- [EXERCISE INSTRUCTIONS] Please repeat, from the entries that follow, the lines from the one containing "- Depth after elaboration :: 8" through the one containing "- Path kind :: input to register" exactly, adding nothing.

- [MATERIALS PROVIDED]
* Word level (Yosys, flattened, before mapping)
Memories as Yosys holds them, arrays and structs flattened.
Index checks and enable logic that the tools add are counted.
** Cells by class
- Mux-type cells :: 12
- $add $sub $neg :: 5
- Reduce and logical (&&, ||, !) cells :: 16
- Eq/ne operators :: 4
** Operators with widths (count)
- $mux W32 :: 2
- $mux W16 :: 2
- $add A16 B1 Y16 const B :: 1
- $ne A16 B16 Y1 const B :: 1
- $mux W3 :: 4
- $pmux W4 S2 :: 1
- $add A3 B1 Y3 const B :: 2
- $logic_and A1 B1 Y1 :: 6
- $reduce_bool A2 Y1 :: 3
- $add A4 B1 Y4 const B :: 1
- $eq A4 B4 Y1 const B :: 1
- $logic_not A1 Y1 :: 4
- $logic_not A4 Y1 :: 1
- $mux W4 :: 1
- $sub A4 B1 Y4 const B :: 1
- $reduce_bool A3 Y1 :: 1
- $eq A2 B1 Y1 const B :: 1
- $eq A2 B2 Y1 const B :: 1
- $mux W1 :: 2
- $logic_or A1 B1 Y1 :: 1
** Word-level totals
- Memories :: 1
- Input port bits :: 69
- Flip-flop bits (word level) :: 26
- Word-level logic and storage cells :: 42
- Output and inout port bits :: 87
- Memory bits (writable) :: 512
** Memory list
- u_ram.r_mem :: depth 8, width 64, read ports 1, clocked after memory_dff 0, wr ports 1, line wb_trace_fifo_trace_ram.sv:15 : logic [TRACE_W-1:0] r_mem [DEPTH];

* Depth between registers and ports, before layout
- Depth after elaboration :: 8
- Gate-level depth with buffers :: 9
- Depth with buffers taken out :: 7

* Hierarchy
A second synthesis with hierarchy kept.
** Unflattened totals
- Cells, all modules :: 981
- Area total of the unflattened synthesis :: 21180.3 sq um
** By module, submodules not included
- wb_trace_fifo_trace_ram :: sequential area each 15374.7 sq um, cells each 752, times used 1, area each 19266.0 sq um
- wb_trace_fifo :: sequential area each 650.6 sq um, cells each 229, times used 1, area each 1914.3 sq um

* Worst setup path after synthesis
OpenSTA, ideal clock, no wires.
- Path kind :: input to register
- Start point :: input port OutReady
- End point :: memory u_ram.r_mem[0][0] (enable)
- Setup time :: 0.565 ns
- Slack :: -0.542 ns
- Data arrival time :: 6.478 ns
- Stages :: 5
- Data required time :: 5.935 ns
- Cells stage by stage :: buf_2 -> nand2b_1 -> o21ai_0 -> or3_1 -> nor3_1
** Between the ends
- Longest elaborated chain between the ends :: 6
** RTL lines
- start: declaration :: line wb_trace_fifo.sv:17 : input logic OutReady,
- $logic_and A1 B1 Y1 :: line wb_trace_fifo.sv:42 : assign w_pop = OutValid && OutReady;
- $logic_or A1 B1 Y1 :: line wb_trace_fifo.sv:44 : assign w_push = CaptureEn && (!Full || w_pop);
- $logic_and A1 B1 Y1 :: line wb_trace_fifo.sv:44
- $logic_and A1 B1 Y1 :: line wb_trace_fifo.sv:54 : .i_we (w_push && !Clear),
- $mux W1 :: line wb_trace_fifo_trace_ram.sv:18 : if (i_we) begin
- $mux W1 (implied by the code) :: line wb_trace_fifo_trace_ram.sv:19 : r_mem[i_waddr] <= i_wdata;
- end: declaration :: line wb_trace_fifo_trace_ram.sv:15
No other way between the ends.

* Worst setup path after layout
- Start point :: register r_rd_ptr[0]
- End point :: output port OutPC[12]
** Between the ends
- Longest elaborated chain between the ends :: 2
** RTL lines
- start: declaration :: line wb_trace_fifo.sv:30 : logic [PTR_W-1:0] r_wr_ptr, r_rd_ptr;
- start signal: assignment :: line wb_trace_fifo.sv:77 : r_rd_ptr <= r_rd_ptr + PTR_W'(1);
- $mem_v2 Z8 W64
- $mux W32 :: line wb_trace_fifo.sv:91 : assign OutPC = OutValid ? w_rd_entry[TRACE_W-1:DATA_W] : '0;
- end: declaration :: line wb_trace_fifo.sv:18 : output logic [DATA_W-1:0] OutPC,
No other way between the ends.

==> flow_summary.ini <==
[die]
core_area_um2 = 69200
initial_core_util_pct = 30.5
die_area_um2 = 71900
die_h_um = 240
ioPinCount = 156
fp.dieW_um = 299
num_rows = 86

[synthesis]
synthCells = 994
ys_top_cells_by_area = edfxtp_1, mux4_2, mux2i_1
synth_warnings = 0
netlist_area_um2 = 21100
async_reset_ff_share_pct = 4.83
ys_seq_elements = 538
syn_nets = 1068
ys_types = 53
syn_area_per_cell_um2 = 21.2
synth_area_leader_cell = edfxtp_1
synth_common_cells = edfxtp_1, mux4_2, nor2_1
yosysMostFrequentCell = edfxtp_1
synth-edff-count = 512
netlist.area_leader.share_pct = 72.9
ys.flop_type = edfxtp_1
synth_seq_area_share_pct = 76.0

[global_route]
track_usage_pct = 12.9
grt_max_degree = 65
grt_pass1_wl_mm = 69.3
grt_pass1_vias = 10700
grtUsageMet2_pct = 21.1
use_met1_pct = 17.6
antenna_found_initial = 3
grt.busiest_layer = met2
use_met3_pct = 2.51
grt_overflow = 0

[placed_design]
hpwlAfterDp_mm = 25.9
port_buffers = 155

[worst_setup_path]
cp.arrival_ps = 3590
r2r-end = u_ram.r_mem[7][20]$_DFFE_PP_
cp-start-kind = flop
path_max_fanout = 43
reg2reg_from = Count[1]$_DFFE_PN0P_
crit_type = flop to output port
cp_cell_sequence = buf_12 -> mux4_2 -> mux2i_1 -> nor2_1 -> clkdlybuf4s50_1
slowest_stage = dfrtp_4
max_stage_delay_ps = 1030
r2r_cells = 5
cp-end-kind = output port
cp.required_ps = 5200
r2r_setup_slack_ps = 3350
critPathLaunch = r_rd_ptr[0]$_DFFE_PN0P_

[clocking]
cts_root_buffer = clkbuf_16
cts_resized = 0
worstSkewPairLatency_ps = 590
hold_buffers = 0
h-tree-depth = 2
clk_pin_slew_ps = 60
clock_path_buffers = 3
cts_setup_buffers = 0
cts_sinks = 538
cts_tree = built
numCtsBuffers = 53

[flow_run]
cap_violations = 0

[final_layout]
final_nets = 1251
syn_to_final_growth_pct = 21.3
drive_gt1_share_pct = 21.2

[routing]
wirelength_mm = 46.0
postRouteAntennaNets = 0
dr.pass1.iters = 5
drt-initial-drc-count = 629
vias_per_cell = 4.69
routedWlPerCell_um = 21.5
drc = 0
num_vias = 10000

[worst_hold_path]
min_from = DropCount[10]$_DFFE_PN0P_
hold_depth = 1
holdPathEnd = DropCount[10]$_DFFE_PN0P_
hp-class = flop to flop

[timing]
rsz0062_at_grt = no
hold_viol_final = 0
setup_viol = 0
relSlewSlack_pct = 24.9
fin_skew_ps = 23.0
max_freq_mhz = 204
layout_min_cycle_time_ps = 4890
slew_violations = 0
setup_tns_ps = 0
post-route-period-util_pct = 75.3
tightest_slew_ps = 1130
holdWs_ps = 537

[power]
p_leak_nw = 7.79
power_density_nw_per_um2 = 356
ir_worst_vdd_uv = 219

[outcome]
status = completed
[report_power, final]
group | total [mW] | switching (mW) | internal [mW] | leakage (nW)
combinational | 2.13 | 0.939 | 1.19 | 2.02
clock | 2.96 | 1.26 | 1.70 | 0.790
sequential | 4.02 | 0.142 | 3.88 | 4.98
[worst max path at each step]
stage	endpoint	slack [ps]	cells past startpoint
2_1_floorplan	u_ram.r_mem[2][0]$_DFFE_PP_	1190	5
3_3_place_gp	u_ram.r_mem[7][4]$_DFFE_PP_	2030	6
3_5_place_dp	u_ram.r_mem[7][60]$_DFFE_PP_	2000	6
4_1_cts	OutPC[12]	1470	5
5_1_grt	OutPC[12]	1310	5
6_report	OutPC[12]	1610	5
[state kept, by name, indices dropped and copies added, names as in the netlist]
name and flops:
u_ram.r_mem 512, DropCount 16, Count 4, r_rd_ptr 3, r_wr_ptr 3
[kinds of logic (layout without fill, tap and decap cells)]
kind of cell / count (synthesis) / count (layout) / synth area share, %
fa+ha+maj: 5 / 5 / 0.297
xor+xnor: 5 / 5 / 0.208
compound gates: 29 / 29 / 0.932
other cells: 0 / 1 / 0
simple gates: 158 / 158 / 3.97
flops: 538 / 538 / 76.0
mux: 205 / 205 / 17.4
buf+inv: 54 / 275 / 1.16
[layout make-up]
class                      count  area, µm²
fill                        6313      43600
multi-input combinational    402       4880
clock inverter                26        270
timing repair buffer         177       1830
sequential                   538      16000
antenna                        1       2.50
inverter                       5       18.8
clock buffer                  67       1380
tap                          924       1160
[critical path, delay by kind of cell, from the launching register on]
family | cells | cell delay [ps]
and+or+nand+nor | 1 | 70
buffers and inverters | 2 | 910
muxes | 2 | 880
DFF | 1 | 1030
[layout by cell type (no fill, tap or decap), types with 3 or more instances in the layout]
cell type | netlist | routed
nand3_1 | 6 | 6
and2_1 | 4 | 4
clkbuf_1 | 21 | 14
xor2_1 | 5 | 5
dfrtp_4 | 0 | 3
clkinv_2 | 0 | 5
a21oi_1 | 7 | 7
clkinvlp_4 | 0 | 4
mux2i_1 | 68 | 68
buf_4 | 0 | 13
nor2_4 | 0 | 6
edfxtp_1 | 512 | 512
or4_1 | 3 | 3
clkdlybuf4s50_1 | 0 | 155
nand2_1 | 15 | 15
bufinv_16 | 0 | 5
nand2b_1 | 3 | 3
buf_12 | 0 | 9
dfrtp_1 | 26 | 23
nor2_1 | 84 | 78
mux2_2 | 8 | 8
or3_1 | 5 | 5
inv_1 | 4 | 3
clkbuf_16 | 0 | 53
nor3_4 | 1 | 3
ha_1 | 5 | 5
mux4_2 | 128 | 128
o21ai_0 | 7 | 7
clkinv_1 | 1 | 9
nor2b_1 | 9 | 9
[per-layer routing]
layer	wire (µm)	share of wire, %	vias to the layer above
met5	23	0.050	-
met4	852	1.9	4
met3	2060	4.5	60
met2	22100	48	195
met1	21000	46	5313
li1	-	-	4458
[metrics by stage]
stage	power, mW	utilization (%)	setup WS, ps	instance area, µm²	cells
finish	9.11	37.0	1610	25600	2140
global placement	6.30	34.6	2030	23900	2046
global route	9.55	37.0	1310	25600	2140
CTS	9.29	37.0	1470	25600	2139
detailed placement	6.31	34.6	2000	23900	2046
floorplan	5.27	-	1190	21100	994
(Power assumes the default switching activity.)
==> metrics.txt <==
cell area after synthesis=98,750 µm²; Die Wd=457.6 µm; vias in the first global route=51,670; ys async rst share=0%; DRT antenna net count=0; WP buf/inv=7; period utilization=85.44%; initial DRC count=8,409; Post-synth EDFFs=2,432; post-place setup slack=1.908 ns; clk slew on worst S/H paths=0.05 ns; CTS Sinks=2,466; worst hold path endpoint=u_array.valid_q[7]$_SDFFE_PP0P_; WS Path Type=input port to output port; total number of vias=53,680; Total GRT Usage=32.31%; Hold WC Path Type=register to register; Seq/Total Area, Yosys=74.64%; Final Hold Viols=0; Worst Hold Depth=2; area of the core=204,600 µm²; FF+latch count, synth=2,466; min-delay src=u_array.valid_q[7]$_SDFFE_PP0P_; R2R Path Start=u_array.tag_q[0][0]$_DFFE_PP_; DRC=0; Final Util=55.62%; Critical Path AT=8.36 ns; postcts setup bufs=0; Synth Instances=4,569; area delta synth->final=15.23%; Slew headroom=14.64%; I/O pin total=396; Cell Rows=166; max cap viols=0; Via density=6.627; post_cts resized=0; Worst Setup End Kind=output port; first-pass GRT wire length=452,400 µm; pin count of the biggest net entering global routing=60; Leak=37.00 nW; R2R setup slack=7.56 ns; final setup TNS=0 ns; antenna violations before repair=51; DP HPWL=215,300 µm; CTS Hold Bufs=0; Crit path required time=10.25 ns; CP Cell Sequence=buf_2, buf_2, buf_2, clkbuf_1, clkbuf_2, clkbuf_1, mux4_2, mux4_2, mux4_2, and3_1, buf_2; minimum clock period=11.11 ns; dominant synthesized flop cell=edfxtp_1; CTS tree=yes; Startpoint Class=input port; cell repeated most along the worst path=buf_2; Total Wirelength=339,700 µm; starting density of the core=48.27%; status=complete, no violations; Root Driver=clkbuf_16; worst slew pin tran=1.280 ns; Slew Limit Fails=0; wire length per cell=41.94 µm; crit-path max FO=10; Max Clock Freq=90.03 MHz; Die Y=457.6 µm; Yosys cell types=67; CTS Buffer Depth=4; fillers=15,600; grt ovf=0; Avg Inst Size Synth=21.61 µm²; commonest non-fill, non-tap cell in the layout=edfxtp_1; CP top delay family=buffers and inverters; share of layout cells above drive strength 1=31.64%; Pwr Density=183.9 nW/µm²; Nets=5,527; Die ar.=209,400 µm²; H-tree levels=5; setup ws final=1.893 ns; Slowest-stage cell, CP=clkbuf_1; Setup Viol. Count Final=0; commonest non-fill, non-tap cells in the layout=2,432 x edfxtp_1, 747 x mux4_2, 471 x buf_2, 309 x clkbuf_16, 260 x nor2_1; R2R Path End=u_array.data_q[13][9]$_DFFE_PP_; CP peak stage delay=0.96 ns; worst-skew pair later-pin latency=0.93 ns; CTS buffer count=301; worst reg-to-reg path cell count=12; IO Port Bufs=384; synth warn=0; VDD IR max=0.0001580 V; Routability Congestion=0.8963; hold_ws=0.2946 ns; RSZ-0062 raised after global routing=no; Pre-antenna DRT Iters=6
### src/rtl/stream_skid_buf.sv
// Two-entry skid buffer: registered output stage plus one overflow slot.
// in_ready depends only on local state, so upstream never sees a
// combinational path from out_ready. Beats appear one cycle after push.
module stream_skid_buf #(
    parameter int W = 8
) (
    input  logic         clk,
    input  logic         rst_n,
    input  logic [W-1:0] in_data,
    input  logic         in_valid,
    output logic         in_ready,
    output logic [W-1:0] out_data,
    output logic         out_valid,
    input  logic         out_ready
);

    logic [W-1:0] skid_data;
    logic         skid_valid;

    // The buffer is full once the overflow slot holds a beat.
    assign in_ready = !skid_valid;

    // Output stage refills from the skid slot first, then from the input;
    // when the output is stalled, a new beat parks in the skid slot.
    always_ff @(posedge clk or negedge rst_n) begin
        if (!rst_n) begin
            out_data   <= '0;
            out_valid  <= 1'b0;
            skid_data  <= '0;
            skid_valid <= 1'b0;
        end else if (!out_valid || out_ready) begin
            if (skid_valid) begin
                out_data   <= skid_data;
                out_valid  <= 1'b1;
                skid_valid <= 1'b0;
            end else begin
                out_valid <= in_valid;
                if (in_valid) out_data <= in_data;
            end
        end else if (in_valid) begin
            skid_data  <= in_data;
            skid_valid <= 1'b1;
        end
    end

endmodule

### src/rtl/stream_grant_mux.sv
// Frame-granular N:1 stream multiplexer driven by an external arbiter.
// The arbiter's grant is sampled only at frame start; the selected port
// then owns the output until its last beat is accepted.
// Optional grant-protocol checking: define STREAM_GRANT_MUX_CHECK_EN.
module stream_grant_mux
    import stream_mux_pkg::*;
#(
    parameter int PORTS      = 4,
    parameter int DATA_WIDTH = 64
) (
    input  logic                          clk,
    input  logic                          rst_n,
    input  logic [PORTS*DATA_WIDTH-1:0]   s_data,
    input  logic [PORTS-1:0]              s_valid,
    input  logic [PORTS-1:0]              s_last,
    output logic [PORTS-1:0]              s_ready,
    output logic [PORTS-1:0]              request,
    output logic [PORTS-1:0]              acknowledge,
    input  logic [PORTS-1:0]              grant,
    input  logic                          grant_valid,
    input  logic [$clog2(PORTS)-1:0]      grant_encoded,
    output logic [DATA_WIDTH-1:0]         m_data,
    output logic                          m_valid,
    output logic                          m_last,
    output logic [$clog2(PORTS)-1:0]      m_src,
    input  logic                          m_ready,
    output logic                          err_grant
);

    localparam int SEL_W = $clog2(PORTS);
    localparam int PW    = DATA_WIDTH + 1 + SEL_W;

    mux_state_t             state;
    logic [SEL_W-1:0]       sel;
    logic [SEL_W-1:0]       cur_sel;
    logic                   start;
    logic                   engaged;
    logic                   buf_ready;
    logic                   accept;
    logic                   beat_last;
    logic [DATA_WIDTH-1:0]  beat_data;
    logic [DATA_WIDTH-1:0]  port_data [PORTS];
    logic [PW-1:0]          out_payload;

    // The one-hot grant carries the same information as grant_encoded.
    logic unused_grant;
    assign unused_grant = ^grant;

    assign request = s_valid;

    // A frame starts only when the granted port actually has a beat.
    assign start   = (state == IDLE) && grant_valid && s_valid[grant_encoded];
    assign cur_sel = (state == ACTIVE) ? sel : grant_encoded;
    // Gated by rst_n so s_ready drops the instant reset asserts.
    assign engaged = rst_n && ((state == ACTIVE) || start);

    genvar i;
    generate
        for (i = 0; i < PORTS; i++) begin : g_port
            assign port_data[i] = s_data[i*DATA_WIDTH +: DATA_WIDTH];
            assign s_ready[i]   = engaged && buf_ready && (cur_sel == SEL_W'(i));
        end
    endgenerate

    assign beat_data = port_data[cur_sel];
    assign beat_last = s_last[cur_sel];
    assign accept    = |(s_valid & s_ready);

    // Frame FSM: latch the granted port at start, release on its last beat;
    // a single-beat frame never leaves IDLE. acknowledge pulses one cycle.
    always_ff @(posedge clk or negedge rst_n) begin
        if (!rst_n) begin
            state       <= IDLE;
            sel         <= '0;
            acknowledge <= '0;
        end else begin
            acknowledge <= '0;
            if (accept && beat_last) acknowledge[cur_sel] <= 1'b1;
            case (state)
                IDLE: begin
                    if (start) begin
                        sel   <= grant_encoded;
                        state <= (accept && beat_last) ? IDLE : ACTIVE;
                    end
                end
                ACTIVE: begin
                    if (accept && beat_last) state <= IDLE;
                end
                default: state <= IDLE;
            endcase
        end
    end

    stream_skid_buf #(.W(PW)) u_skid (
        .clk       (clk),
        .rst_n     (rst_n),
        .in_data   ({beat_last, cur_sel, beat_data}),
        .in_valid  (accept),
        .in_ready  (buf_ready),
        .out_data  (out_payload),
        .out_valid (m_valid),
        .out_ready (m_ready)
    );

    assign {m_last, m_src, m_data} = out_payload;

`ifdef STREAM_GRANT_MUX_CHECK_EN
    // Sticky flag: the arbiter must hold a valid grant on sel for the whole frame.
    always_ff @(posedge clk or negedge rst_n) begin
        if (!rst_n) begin
            err_grant <= 1'b0;
        end else if (state == ACTIVE && (!grant_valid || grant_encoded != sel)) begin
            err_grant <= 1'b1;
        end
    end
`else
    assign err_grant = 1'b0;
`endif

endmodule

- [TASK RESULT]
- Depth after elaboration :: 8
- Gate-level depth with buffers :: 9
- Depth with buffers taken out :: 7

* Hierarchy
A second synthesis with hierarchy kept.
** Unflattened totals
- Cells, all modules :: 981
- Area total of the unflattened synthesis :: 21180.3 sq um
** By module, submodules not included
- wb_trace_fifo_trace_ram :: sequential area each 15374.7 sq um, cells each 752, times used 1, area each 19266.0 sq um
- wb_trace_fifo :: sequential area each 650.6 sq um, cells each 229, times used 1, area each 1914.3 sq um

* Worst setup path after synthesis
OpenSTA, ideal clock, no wires.
- Path kind :: input to register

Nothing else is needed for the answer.